- Information supplied -

==> src/rtl/flopbank.sv <==
// flopbank: CHANNELS independent enabled register chains, WIDTH bits by DEPTH stages, with valid tracking.
// Build option FLOPBANK_PARITY_EN adds per-stage even parity and a sticky per-channel perr flag.

module flopbank_lane #(
   parameter int               WIDTH     = 32,
   parameter int               DEPTH     = 1,
   parameter logic [WIDTH-1:0] RESET_VAL = '0
) (
   input  logic             clk_i,
   input  logic             reset_ni,
   input  logic             flush_i,
   input  logic             en_i,
   input  logic             valid_i,
   input  logic [WIDTH-1:0] d_i,
   output logic [WIDTH-1:0] q_o,
   output logic             valid_o,
   output logic             perr_o
);

   logic [DEPTH-1:0][WIDTH-1:0] data_q, data_d;
   logic [DEPTH-1:0]            vld_pipe_q, vld_pipe_d;
   logic                        clr;

   // Reset and flush have identical effect; reset merely has higher priority.
   assign clr = !reset_ni || flush_i;

   always_comb begin
      data_d     = data_q;
      vld_pipe_d = vld_pipe_q;
      if (en_i) begin
         data_d[0]     = d_i;
         vld_pipe_d[0] = valid_i;
         for (int k = 1; k < DEPTH; k++) begin
            data_d[k]     = data_q[k-1];
            vld_pipe_d[k] = vld_pipe_q[k-1];
         end
      end
   end

   always_ff @(posedge clk_i) begin
      if (clr) begin
         data_q     <= {DEPTH{RESET_VAL}};
         vld_pipe_q <= '0;
      end else begin
         data_q     <= data_d;
         vld_pipe_q <= vld_pipe_d;
      end
   end

   assign q_o     = data_q[DEPTH-1];
   assign valid_o = vld_pipe_q[DEPTH-1];

`ifdef FLOPBANK_PARITY_EN
   logic [DEPTH-1:0] par_q, par_d;
   logic             perr_q, perr_d;

   // Stored bit makes {data, par} XOR to zero; checked only while the output slot is valid.
   always_comb begin
      par_d = par_q;
      if (en_i) begin
         par_d[0] = ^d_i;
         for (int k = 1; k < DEPTH; k++) par_d[k] = par_q[k-1];
      end
      perr_d = perr_q | (vld_pipe_q[DEPTH-1] & (^{data_q[DEPTH-1], par_q[DEPTH-1]}));
   end

   always_ff @(posedge clk_i) begin
      if (clr) begin
         par_q  <= '0;
         perr_q <= 1'b0;
      end else begin
         par_q  <= par_d;
         perr_q <= perr_d;
      end
   end

   assign perr_o = perr_q;
`else
   assign perr_o = 1'b0;
`endif

endmodule

module flopbank #(
   parameter int               WIDTH     = 32,
   parameter int               CHANNELS  = 2,
   parameter int               DEPTH     = 1,
   parameter logic [WIDTH-1:0] RESET_VAL = '0
) (
   input  logic                      clk,
   input  logic                      reset_n,
   input  logic                      flush,
   input  logic [CHANNELS-1:0]       en,
   input  logic [CHANNELS-1:0]       valid_in,
   input  logic [CHANNELS*WIDTH-1:0] d,
   output logic [CHANNELS*WIDTH-1:0] q,
   output logic [CHANNELS-1:0]       valid_out,
   output logic [CHANNELS-1:0]       perr
);

   for (genvar c = 0; c < CHANNELS; c++) begin : g_ch
      flopbank_lane #(
         .WIDTH     (WIDTH),
         .DEPTH     (DEPTH),
         .RESET_VAL (RESET_VAL)
      ) u_lane (
         .clk_i    (clk),
         .reset_ni (reset_n),
         .flush_i  (flush),
         .en_i     (en[c]),
         .valid_i  (valid_in[c]),
         .d_i      (d[c*WIDTH +: WIDTH]),
         .q_o      (q[c*WIDTH +: WIDTH]),
         .valid_o  (valid_out[c]),
         .perr_o   (perr[c])
      );
   end

endmodule

==> config.mk <==
export PLATFORM = sky130hd
export DESIGN_NAME = flopbank
export DESIGN_NICKNAME = d
export VERILOG_FILES = /design/src/rtl/flopbank.sv
export SDC_FILE = /design/constraint.sdc
export NUM_CORES = 1
export LEC_CHECK = 0
export ABC_AREA = 1
export CORE_MARGIN = 8
export CORE_UTILIZATION = 40
export CTS_BUF_LIST = sky130_fd_sc_hd__clkbuf_2 sky130_fd_sc_hd__clkbuf_4 sky130_fd_sc_hd__clkbuf_8
export DETAILED_ROUTE_END_ITERATION = 7
export PLACE_DENSITY = 0.87
export SLEW_MARGIN = 10
export SYNTH_ARGS = -nofsm -noshare
export SYNTH_HDL_FRONTEND = slang
export SYNTH_SLANG_ARGS = --single-unit
==> constraint.sdc <==
create_clock -name clk -period 0.9 [get_ports clk]
set_input_delay 0.27 -clock clk [delete_from_list [all_inputs] [get_ports clk]]
set_output_delay 0.27 -clock clk [all_outputs]
set_load 0.05 [all_outputs]
Word-level counts from Yosys, hierarchy flattened
Cells that the tools add are included.

cells by class
  reductions and logical operators = 2

operators by type and width
  kind                count
  $logic_not A1 Y1    1
  $logic_or A1 B1 Y1  1

storage, ports and cells
  register bits after elaboration = 66
  output and inout port bits = 68

Depth between registers and ports, before layout
Gate-level depths: netlist (run 1).

  depth in word-level cells = 2
  mapped depth = 5
  depth with buffers taken out = 3

Hierarchy
A second synthesis (run 1) with hierarchy kept.

unflattened totals
  cells, all modules = 294
  area, all modules = 2,697.6 µm²

by module, submodules not included
  module         instances  cells each  area each (µm²)  seq. area each (µm²)
  flopbank_lane  2          147         1,348.8          660.6

Worst setup path before layout (run 1)
No wires, ideal clock.

  path kind = register to register
  start point = reg, netlist name g_ch[1].u_lane.q_o[18]
  end point = reg g_ch[1].u_lane.data_q (netlist bit g_ch[1].u_lane.q_o[18])
  setup time = 66 ps
  data arrival time = 841 ps
  required time = 834 ps
  setup slack = -7 ps
  cell stages (with the launch flop) = 3
  path buffers = 0
  period minus slack after synthesis = 907 ps
  cells stage by stage = dfxtp_1 nand2_1 a21oi_2

RTL lines
  what                    RTL line  source
  end signal: assignment  42        data_q <= {DEPTH{RESET_VAL}};
  end signal: assignment  45        data_q <= data_d;
  end: declaration        20        logic [DEPTH-1:0][WIDTH-1:0] data_q, data_d;

Worst setup path after layout (run 1)
  start point = reg g_ch[0].u_lane.data_q (netlist bit g_ch[0].u_lane.q_o[31])
  end point = out q[31]

RTL lines
  what                      RTL line  source
  start: declaration        20
  start signal: assignment  42
  start signal: assignment  45
  end: declaration          96        output logic [CHANNELS*WIDTH-1:0] q,

No word-level cell between the ends.

==> reports/results.txt, run 1 <==
Run status: finished with violations
Failing checks: negative setup slack
Clock Pin Slew Worst Setup and Hold Paths: 0.08 ns
Clk_lat worst skew: 0.34 ns
Routability Congestion: 0.755
Reg2reg setup slack: 0.09 ns
RR Startpoint: g_ch[0].u_lane.valid_o
Crit path cell chain: buf_12
Via count: 2802
Starting DRC count in detailed routing: 156
Largest net degree at the start of global routing: 34
CTS Hold Bufs: 0
Cell area power density: 1380 mW/mm²
Crit Reg-Reg Endpoint: g_ch[0].u_lane.valid_o
I/O pin count: 139
Syn Inst Count: 294
Min Tclk post-route: 1.14 ns
Port bufs: 136
Routed wire length: 11700 µm
Hold path depth: 3
#FFs+latches synth: 66
Routed WL per cell: 21.9 µm
Via density: 5.23
Leakage: 2.09 nW
Total CTS buffers: 9
Antenna Cells: 0
Final instance area: 0.00530 mm²
Placed standard-cell area: 0.00461 mm²
Slowest CP cell: dfxtp_2
Crit path capture type: primary output
Num Clock Sinks: 66
Number of placement rows: 29
Pre-antenna DRT Iters: 4
Delay of the slowest cell on the worst path: 0.37 ns
Netlist cell types: 10
RSZ-0062 raised after global routing: true
Worst-path maximum fanout: 2
Max Transition Viols Final: 0
Critical setup path kind: flip-flop to primary output
Fin worst setup slack: -0.245 ns
Clk root buf: clkbuf_8
Final net count: 525
IR drop worst, VDD: 1.09 mV
Post-DP HPWL: 6530 µm
Most frequent cells in the layout: 132 x nand2_1, 70 x buf_12, 66 x clkdlybuf4s50_1
Gr usage total: 22.0%
Full die area: 0.00923 mm²
Grt total ovfl: 0
Setup TNS Final: -14.36 ns
Reg2Reg Depth: 3
Max frequency: 873 MHz
Kind of cell adding the most delay to the critical path: flip-flops
Antenna violations before repair: 0
Worst endpoint required time: 0.63 ns
Period utilization: 127%
Sequential area share after synthesis: 51.5%
Vias in the first global route: 2895
Die X-Extent: 96.1 µm
Hold Path Class: input pin to flip-flop
CP Launch Type: flip-flop
WP buf/inv: 1
WHS Endpoint: g_ch[1].u_lane.q_o[17]
Mean Syn Cell Area: 8.72 µm²
Min-delay src: d[49]
Initial Utilization: 40.9%
Layout cell share with drive strength beyond 1: 50.5%
Clock Skew: 0 ns
Syn Std Cell Area: 0.00256 mm²
Data arrival, critical path: 0.87 ns
CTS Buffer Depth: 2
Setup-failing EPs final: 71
DRC Markers: 0
Hold Vio Cnt, Final: 0
Height of the chip: 96.1 µm
Layout area overhead: 107%
Max-cap violations: 0
Core area: 0.00628 mm²
H-tree depth: 3
First-pass GRT wire length: 15100 µm
Commonest non-fill, non-tap cell in the layout: nand2_1
CTS tree: built
Final ANT Viol Nets: 0
Ys Warns: 0
==> power breakdown <==
part | leakage, nW | switching, mW | internal [mW]
Combinational | 1.42 | 0.802 | 0.888
Clock | 0.0992 | 1.20 | 1.29
Sequential | 0.570 | 0.108 | 3.01
Total | 2.09 | 2.11 | 5.19
==> sequential cells by signal, summed over array words and instances (netlist names) <==
signal	cells
g_ch.u_lane.q_o	64
g_ch.u_lane.valid_o	2
==> cells by family (layout without fill, tap and decap cells) <==
logic type / after synthesis / after routing / synth area share, %
and+or+nand+nor: 133 / 134 / 19.5
buffers and inverters: 28 / 191 / 10.1
other: 1 / 2 / 0.146
DFF: 66 / 66 / 51.5
AOI/OAI and AO/OA: 66 / 66 / 18.7
==> metal layers <==
metal | GRT usage [%] | up-vias | wire length (µm)
li1 | - | 1249 | -
met1 | 20.8 | 1338 | 3900
met2 | 39.6 | 168 | 5980
met3 | 7.80 | 47 | 1280
met4 | 14.2 | 0 | 553
met5 | 0 | - | 0
==> cell type report <==
cell class,instances,area (µm²)
clock buffers,10,131
clock inverters,6,57.6
fillers,302,980
inverters,3,40.0
multi-input cells,202,1030
flip-flops and latches,66,1420
well taps,77,96.3
repair buffers,172,2510
==> what timing repair did <==
| item | in CTS | in global routing |
|---|---|---|
| cloned | 8 | 0 |
| pin swaps | 1 | 0 |
| hold endpoints to repair | 0 | 0 |
| endpoints found under the setup margin | 132 | 67 |
| resized for setup | 46 | 8 |
| setup buffers | 14 | 8 |
==> stage by stage <==
step / std cells / util, % / total power [mW] / hold WS (ns) / setup WS (ns)
after floorplan: 295 / - / 3.85 / 0.410 / 0.0163
after CTS: 528 / 83.1 / 7.21 / 0.467 / -0.230
final: 536 / 84.4 / 7.30 / 0.471 / -0.245
after global routing: 536 / 84.4 / 7.50 / 0.476 / -0.261
after global placement: 490 / 73.4 / 4.59 / 0.476 / -0.487
after detailed placement: 490 / 73.4 / 4.63 / 0.481 / -0.548
==> synth_stat cells <==
cell type	n	area, µm²
conb_1	1	3.75
buf_4	8	60.1
buf_6	15	169
a21oi_1	26	130
inv_6	2	17.5
inv_2	1	3.75
nand2_1	133	499
buf_2	2	10.0
a21oi_2	40	350
dfxtp_1	66	1320
==> worst max-delay path by stage <==
| stage | start | end | slack [ns] | cells after the start |
|---|---|---|---|---|
| final | g_ch[0].u_lane.q_o[31] | q[31] | -0.24 | 1 |
| after global routing | g_ch[0].u_lane.q_o[20] | q[20] | -0.26 | 1 |
| after CTS | g_ch[0].u_lane.q_o[16] | q[16] | -0.23 | 1 |
| after detailed placement | en[0] | g_ch[0].u_lane.q_o[30] | -0.55 | 5 |
| after global placement | en[1] | g_ch[1].u_lane.q_o[4] | -0.49 | 5 |
| after floorplan | g_ch[0].u_lane.q_o[30] | g_ch[0].u_lane.q_o[30] | 0.02 | 2 |
Power figures use the tool's default switching activity.
==> run 2: changes to the inputs <==
--- a/config.mk
+++ b/config.mk
@@ -6,6 +6,7 @@
 export NUM_CORES = 1
 export LEC_CHECK = 0
 export ABC_AREA = 1
+export CORE_ASPECT_RATIO = 1.75
 export CORE_MARGIN = 8
 export CORE_UTILIZATION = 40
 export CTS_BUF_LIST = sky130_fd_sc_hd__clkbuf_2 sky130_fd_sc_hd__clkbuf_4 sky130_fd_sc_hd__clkbuf_8
==> run 2 against run 1 <==
Against the previous run: the run still ends with negative setup slack left; wire length decreased by 1.6%; count of clock-buffer cells in the layout increased by 1; critical path depth unchanged; via count decreased by 0.21%; first-iteration DRC count increased by 3.2%; setup slack about the same; fmax about the same; combinational power increased by 3%; core utilization increased by 3.4 points.
==> reports/results.txt, run 2 (synthesis gave the netlist of run 1 again) <==
Kind of cell adding the most delay to the critical path: flip-flops
Grt total ovfl: 0
Max frequency: 873 MHz
Worst endpoint required time: 0.63 ns
Height of the chip: 122 µm
Max-cap violations: 0
Clock Pin Slew Worst Setup and Hold Paths: 0.07 ns
Via density: 5.06
Failing checks: negative setup slack
WP buf/inv: 1
CTS Buffer Depth: 2
Hold Path Class: input pin to flip-flop
Cell area power density: 1370 mW/mm²
Fin worst setup slack: -0.245 ns
Crit path cell chain: buf_12
H-tree depth: 3
Crit path capture type: primary output
Min-delay src: d[40]
RR Startpoint: g_ch[0].u_lane.q_o[19]
Routed WL per cell: 20.8 µm
Die X-Extent: 76.5 µm
Max Transition Viols Final: 0
Clk_lat worst skew: 0.36 ns
Total CTS buffers: 9
Largest net degree at the start of global routing: 18
Slowest CP cell: dfxtp_2
Via count: 2796
Clk root buf: clkbuf_8
Reg2reg setup slack: 0.05 ns
DRC Markers: 0
Post-DP HPWL: 6850 µm
Hold slack: 0.458 ns
WHS Endpoint: g_ch[1].u_lane.q_o[8]
CP Launch Type: flip-flop
Leakage: 2.16 nW
Hold path depth: 3
Period utilization: 127%
RSZ-0062 raised after global routing: true
Delay of the slowest cell on the worst path: 0.37 ns
Data arrival, critical path: 0.88 ns
Pre-antenna DRT Iters: 4
Antenna violations before repair: 0
Clock Skew: 0 ns
Initial Utilization: 41.5%
Full die area: 0.00933 mm²
Most frequent cells in the layout: 131 x nand2_1, 75 x buf_12, 66 x clkdlybuf4s50_1
I/O pin count: 139
Vias in the first global route: 2998
Final net count: 539
Setup-failing EPs final: 66
Reg2Reg Depth: 4
Crit Reg-Reg Endpoint: g_ch[0].u_lane.q_o[19]
Commonest non-fill, non-tap cell in the layout: nand2_1
Gr usage total: 22.9%
First-pass GRT wire length: 16300 µm
IR drop worst, VDD: 1.19 mV
Num Clock Sinks: 66
Number of placement rows: 38
Layout cell share with drive strength beyond 1: 52.0%
Overall power: 7.45 mW
Worst-path maximum fanout: 2
Layout area overhead: 112%
Min Tclk post-route: 1.15 ns
Core area: 0.00618 mm²
Final ANT Viol Nets: 0
Antenna Cells: 0
Port bufs: 136
Critical setup path kind: flip-flop to primary output
Routed wire length: 11500 µm
Run status: finished with violations
Starting DRC count in detailed routing: 161
CTS tree: built
Routability Congestion: 0.797
Max FFs per register: 64
Hold Vio Cnt, Final: 0
-- run 2: repair_timing --
action	CTS	global route
pin swaps	1	0
setup buffers	18	13
endpoints found under the hold margin	0	0
cloned	10	0
setup endpoints to repair	132	68
resized for setup	47	4
hold buffers	0	0
-- run 2: worst max-delay path by stage --
stage	end	start	depth (start not counted)
CTS	q[21]	g_ch[0].u_lane.q_o[21]	1
detailed placement	g_ch[0].u_lane.q_o[29]	en[0]	5
finish	q[7]	g_ch[0].u_lane.q_o[7]	1
floorplan	g_ch[0].u_lane.q_o[30]	g_ch[0].u_lane.q_o[30]	2
global placement	g_ch[0].u_lane.q_o[11]	en[0]	5
global route	q[11]	g_ch[0].u_lane.q_o[11]	1
-- run 2: per-layer routing --
layer  vias to the layer above  track usage [%]  routed length [µm]
met2                       147             43.3                6410
li1                       1277                -                   -
met5                         -                0                   0
met3                        34             7.15                 815
met1                      1338             20.4                3830
met4                         0             15.1                 470
-- run 2: final cells by class --
type	instances	area [µm²]
timing repair buffer	184	2630
timing repair inverter	3	31.3
inverter	3	40.0
multi-input combinational	201	1010
clock inverter	5	52.6
clock buffer	11	151
tap	80	100
sequential	66	1410
fill	281	752
-- run 2: power breakdown --
part	switching [mW]	leakage, nW	total (mW)	internal, mW
Clock	1.16	0.105	2.58	1.41
Sequential	0.105	0.568	3.13	3.03
Combinational	0.823	1.48	1.74	0.920
-- run 2: per-stage QoR --
stage                     utilization (%)  worst slack [ns]  instances  instance area [µm²]  TNS, ns
after detailed placement             75.5            -0.517        497                 4670   -30.20
after CTS                            86.1            -0.250        540                 5320   -15.14
after global routing                 87.8            -0.269        553                 5430   -16.36
after global placement               75.5            -0.442        497                 4670   -28.08
final                                87.8            -0.245        553                 5430   -14.94
after floorplan                         -            0.0163        295                 2620        0
==> run 3: changes to the inputs <==
--- a/config.mk
+++ b/config.mk
@@ -12,6 +12,7 @@
 export CTS_BUF_LIST = sky130_fd_sc_hd__clkbuf_2 sky130_fd_sc_hd__clkbuf_4 sky130_fd_sc_hd__clkbuf_8
 export DETAILED_ROUTE_END_ITERATION = 7
 export PLACE_DENSITY = 0.87
+export SKIP_CTS_REPAIR_TIMING = 1
 export SLEW_MARGIN = 10
 export SYNTH_ARGS = -nofsm -noshare
 export SYNTH_HDL_FRONTEND = slang
==> run 3 against run 2 <==
Against the previous run: the run still ends with negative setup slack left; hold slack got worse by 0.049 ns; global-route usage decreased by 4.3 points; setup slack better by 0.0064 ns; register-to-register slack improved by 0.02 ns; critical endpoint is now q[21]; largest cell class unchanged.
==> reports/results.txt, run 3 (synthesis gave the netlist of run 1 again) <==
Total CTS buffers: 9
Period utilization: 127%
Critical setup path kind: flip-flop to primary output
RR Startpoint: g_ch[0].u_lane.q_o[29]
Port bufs: 136
Hold Path Class: input pin to flip-flop
RSZ-0062 raised after global routing: true
Data arrival, critical path: 0.87 ns
CTS tree: built
GR met3 Demand/Resource: 8.19%
Initial Utilization: 41.5%
Final instance area: 0.00523 mm²
Clk root buf: clkbuf_8
Antenna Cells: 0
First-pass GRT wire length: 13600 µm
Routed wire length: 10100 µm
Height of the chip: 122 µm
Min-delay src: flush
I/O pin count: 139
Post-DP HPWL: 6850 µm
Via density: 4.90
Final ANT Viol Nets: 0
Number of placement rows: 38
Min Tclk post-route: 1.14 ns
Core area: 0.00618 mm²
Placed standard-cell area: 0.00467 mm²
CTS Buffer Depth: 2
Commonest non-fill, non-tap cell in the layout: nand2_1
Die X-Extent: 76.5 µm
Fin worst setup slack: -0.239 ns
Starting DRC count in detailed routing: 126
Run status: finished with violations
WHS Endpoint: g_ch[1].u_lane.q_o[4]
Slowest CP cell: dfxtp_2
Via count: 2623
IR drop worst, VDD: 1.22 mV
Most frequent cells in the layout: 132 x nand2_1, 72 x buf_12, 66 x clkdlybuf4s50_1
Layout cell share with drive strength beyond 1: 50.1%
Hold slack: 0.409 ns
Crit path cell chain: buf_12
Max FFs per register: 64
Kind of cell adding the most delay to the critical path: flip-flops
Max frequency: 878 MHz
Worst endpoint required time: 0.63 ns
Hold path depth: 5
Crit Reg-Reg Endpoint: g_ch[0].u_lane.q_o[29]
Pre-CTS setup slack: -0.517 ns
Grt total ovfl: 0
Routability Congestion: 0.797
Met1 Use GR: 17.6%
Full die area: 0.00933 mm²
Max-cap violations: 0
Crit path capture type: primary output
Setup-failing EPs final: 66
Clock Pin Slew Worst Setup and Hold Paths: 0.08 ns
Clk_lat worst skew: 0.34 ns
Reg2reg setup slack: 0.07 ns
Final net count: 521
Routed WL per cell: 18.8 µm
Failing checks: negative setup slack
Antenna violations before repair: 0
Max Transition Viols Final: 0
DRC Markers: 0
Fillcell total: 335
Largest net degree at the start of global routing: 34
Clock Skew: 0 ns
M2 GR Usage: 32.8%
Pre-antenna DRT Iters: 5
Num Clock Sinks: 66
Worst-path maximum fanout: 2
Vias in the first global route: 2633
Gr usage total: 18.6%
Layout area overhead: 104%
Hold Vio Cnt, Final: 0
Reg2Reg Depth: 3
WP buf/inv: 1
Cell area power density: 1390 mW/mm²
Grt peak-use layer: met2
Leakage: 2.05 nW
CP Launch Type: flip-flop
Delay of the slowest cell on the worst path: 0.37 ns
H-tree depth: 3
run 3: area by class of cell:
cell class	instances	area, µm²	area share, %
clock buffers	11	151	2.90
repair buffers	168	2450	46.8
flip-flops and latches	66	1410	26.9
inverters	3	40.0	0.766
clock inverters	5	52.6	1.01
multi-input cells	201	1020	19.6
well taps	80	100	1.91
repair inverters	1	8.76	0.168
run 3: per-stage QoR:
step                      setup TNS (ns)  instances  power (mW)  util, %
after detailed placement          -30.20        497        4.66     75.5
after global routing              -15.91        535        7.55     84.6
final                             -13.93        535        7.28     84.6
after global placement            -28.08        497        4.62     75.5
after floorplan                        0        295        3.85        -
after CTS                         -22.43        513        7.19     78.8
run 3: report_power, final:
part	leakage, nW	internal (mW)	switching [mW]
Clock	0.105	1.41	1.12
Combinational	1.38	0.841	0.770
Sequential	0.568	3.03	0.102
Total	2.05	5.29	2.00
run 3: per-layer routing:
metal	wire (µm)	up-vias	share of wire, %
met3	789	20	7.8
met4	295	0	2.9
met1	3410	1247	34
met2	5590	114	55
li1	-	1242	-
met5	0	-	0
run 3: worst max path at each step:
| stage | start | to | slack, ns | cells past startpoint |
|---|---|---|---|---|
| 6_report | g_ch[0].u_lane.q_o[21] | q[21] | -0.24 | 1 |
| 3_3_place_gp | en[0] | g_ch[0].u_lane.q_o[11] | -0.44 | 5 |
| 3_5_place_dp | en[0] | g_ch[0].u_lane.q_o[29] | -0.52 | 5 |
| 2_1_floorplan | g_ch[0].u_lane.q_o[30] | g_ch[0].u_lane.q_o[30] | 0.02 | 2 |
| 5_1_grt | g_ch[0].u_lane.q_o[25] | q[25] | -0.26 | 1 |
| 4_1_cts | g_ch[1].u_lane.q_o[4] | q[36] | -0.28 | 1 |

- Work instructions -
Everything from the line with "Sequential area share after synthesis: 51.5%" through the line with "Initial Utilization: 40.9%" should be written out exactly as it appears above, end lines included, and nothing outside that range.

- Solution to the exercise -
Sequential area share after synthesis: 51.5%
Vias in the first global route: 2895
Die X-Extent: 96.1 µm
Hold Path Class: input pin to flip-flop
CP Launch Type: flip-flop
WP buf/inv: 1
WHS Endpoint: g_ch[1].u_lane.q_o[17]
Mean Syn Cell Area: 8.72 µm²
Min-delay src: d[49]
Initial Utilization: 40.9%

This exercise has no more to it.